◆ WHAT YOU ARE ASKED TO DO:
In the material below, find every line with "placement" and pull it out.

#####

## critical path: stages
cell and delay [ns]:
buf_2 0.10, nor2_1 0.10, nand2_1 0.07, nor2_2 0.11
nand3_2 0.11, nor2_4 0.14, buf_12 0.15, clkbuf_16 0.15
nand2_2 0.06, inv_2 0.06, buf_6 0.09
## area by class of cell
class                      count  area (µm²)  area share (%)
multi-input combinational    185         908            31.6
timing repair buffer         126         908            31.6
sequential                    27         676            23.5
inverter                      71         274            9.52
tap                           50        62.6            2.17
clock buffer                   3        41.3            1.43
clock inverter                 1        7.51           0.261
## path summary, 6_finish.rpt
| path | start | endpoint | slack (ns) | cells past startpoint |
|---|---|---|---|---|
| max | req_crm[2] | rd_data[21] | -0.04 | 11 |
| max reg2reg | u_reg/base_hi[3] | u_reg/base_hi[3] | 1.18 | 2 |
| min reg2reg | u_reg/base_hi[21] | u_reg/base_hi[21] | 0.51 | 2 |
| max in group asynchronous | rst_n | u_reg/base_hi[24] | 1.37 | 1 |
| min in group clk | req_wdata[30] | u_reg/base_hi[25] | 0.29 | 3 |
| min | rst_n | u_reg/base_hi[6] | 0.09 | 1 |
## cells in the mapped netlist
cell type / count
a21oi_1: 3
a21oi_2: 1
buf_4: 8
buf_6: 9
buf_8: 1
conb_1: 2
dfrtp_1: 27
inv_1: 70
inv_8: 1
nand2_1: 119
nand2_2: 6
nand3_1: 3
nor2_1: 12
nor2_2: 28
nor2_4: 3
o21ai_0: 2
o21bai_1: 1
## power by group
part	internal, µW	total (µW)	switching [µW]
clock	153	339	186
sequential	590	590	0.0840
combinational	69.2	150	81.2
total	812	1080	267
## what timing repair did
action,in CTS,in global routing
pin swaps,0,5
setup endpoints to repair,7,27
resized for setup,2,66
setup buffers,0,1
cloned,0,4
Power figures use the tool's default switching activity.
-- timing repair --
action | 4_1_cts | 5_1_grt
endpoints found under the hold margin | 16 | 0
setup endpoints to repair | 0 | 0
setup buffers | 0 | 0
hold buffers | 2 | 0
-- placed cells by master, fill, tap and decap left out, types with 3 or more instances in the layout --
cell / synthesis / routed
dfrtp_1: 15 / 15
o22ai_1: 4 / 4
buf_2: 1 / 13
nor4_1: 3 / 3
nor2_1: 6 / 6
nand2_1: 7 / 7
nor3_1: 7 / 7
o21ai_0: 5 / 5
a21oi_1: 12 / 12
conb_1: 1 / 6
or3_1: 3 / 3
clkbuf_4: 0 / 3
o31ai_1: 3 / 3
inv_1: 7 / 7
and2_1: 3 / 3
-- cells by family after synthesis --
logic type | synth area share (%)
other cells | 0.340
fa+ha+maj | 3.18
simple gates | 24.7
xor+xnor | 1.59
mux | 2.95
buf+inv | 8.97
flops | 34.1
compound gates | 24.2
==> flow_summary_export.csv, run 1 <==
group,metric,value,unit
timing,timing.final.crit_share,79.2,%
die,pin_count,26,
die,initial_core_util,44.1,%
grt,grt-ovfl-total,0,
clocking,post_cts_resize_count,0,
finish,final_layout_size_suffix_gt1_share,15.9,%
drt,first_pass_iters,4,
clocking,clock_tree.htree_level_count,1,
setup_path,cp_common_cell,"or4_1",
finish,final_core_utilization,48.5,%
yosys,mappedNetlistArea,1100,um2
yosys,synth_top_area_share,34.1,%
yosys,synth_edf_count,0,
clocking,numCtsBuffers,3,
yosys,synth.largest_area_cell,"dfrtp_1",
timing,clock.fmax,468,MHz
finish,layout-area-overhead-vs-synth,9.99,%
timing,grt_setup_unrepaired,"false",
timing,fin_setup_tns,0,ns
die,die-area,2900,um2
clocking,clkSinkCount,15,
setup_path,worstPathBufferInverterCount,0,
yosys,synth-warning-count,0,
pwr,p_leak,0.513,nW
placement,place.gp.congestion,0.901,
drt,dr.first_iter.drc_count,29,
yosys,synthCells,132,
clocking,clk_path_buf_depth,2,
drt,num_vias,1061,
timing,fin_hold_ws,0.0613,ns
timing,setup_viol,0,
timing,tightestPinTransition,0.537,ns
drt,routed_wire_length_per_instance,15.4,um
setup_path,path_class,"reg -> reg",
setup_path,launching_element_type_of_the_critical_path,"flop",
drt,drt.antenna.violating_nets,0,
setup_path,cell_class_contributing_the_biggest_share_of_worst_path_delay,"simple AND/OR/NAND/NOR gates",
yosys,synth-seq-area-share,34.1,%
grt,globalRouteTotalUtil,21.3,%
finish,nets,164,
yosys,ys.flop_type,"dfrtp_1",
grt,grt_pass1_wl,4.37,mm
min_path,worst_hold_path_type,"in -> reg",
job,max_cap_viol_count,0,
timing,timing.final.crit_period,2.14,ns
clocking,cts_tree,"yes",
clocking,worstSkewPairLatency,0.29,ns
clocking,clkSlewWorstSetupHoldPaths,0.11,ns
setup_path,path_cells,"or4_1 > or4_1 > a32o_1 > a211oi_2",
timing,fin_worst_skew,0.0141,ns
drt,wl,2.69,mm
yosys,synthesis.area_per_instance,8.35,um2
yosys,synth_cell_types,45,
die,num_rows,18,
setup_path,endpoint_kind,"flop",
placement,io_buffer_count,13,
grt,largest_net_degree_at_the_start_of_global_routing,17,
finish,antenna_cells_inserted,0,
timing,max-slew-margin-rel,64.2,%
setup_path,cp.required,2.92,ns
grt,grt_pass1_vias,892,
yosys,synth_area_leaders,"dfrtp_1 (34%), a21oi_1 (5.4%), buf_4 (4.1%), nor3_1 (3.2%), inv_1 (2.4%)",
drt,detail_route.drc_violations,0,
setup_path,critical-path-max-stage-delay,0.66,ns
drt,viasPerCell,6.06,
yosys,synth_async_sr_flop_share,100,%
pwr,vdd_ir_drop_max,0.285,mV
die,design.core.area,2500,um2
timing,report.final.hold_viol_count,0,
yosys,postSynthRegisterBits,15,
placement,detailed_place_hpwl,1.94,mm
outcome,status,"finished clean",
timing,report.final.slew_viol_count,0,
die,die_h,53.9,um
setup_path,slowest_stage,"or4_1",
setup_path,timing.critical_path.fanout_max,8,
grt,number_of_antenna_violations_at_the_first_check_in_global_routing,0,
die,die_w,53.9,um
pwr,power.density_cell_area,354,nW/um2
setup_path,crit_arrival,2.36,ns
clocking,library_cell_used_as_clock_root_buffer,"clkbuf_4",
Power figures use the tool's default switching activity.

#####

◆ RESPONSE FOR THIS EXERCISE:
placement,place.gp.congestion,0.901,
placement,io_buffer_count,13,
placement,detailed_place_hpwl,1.94,mm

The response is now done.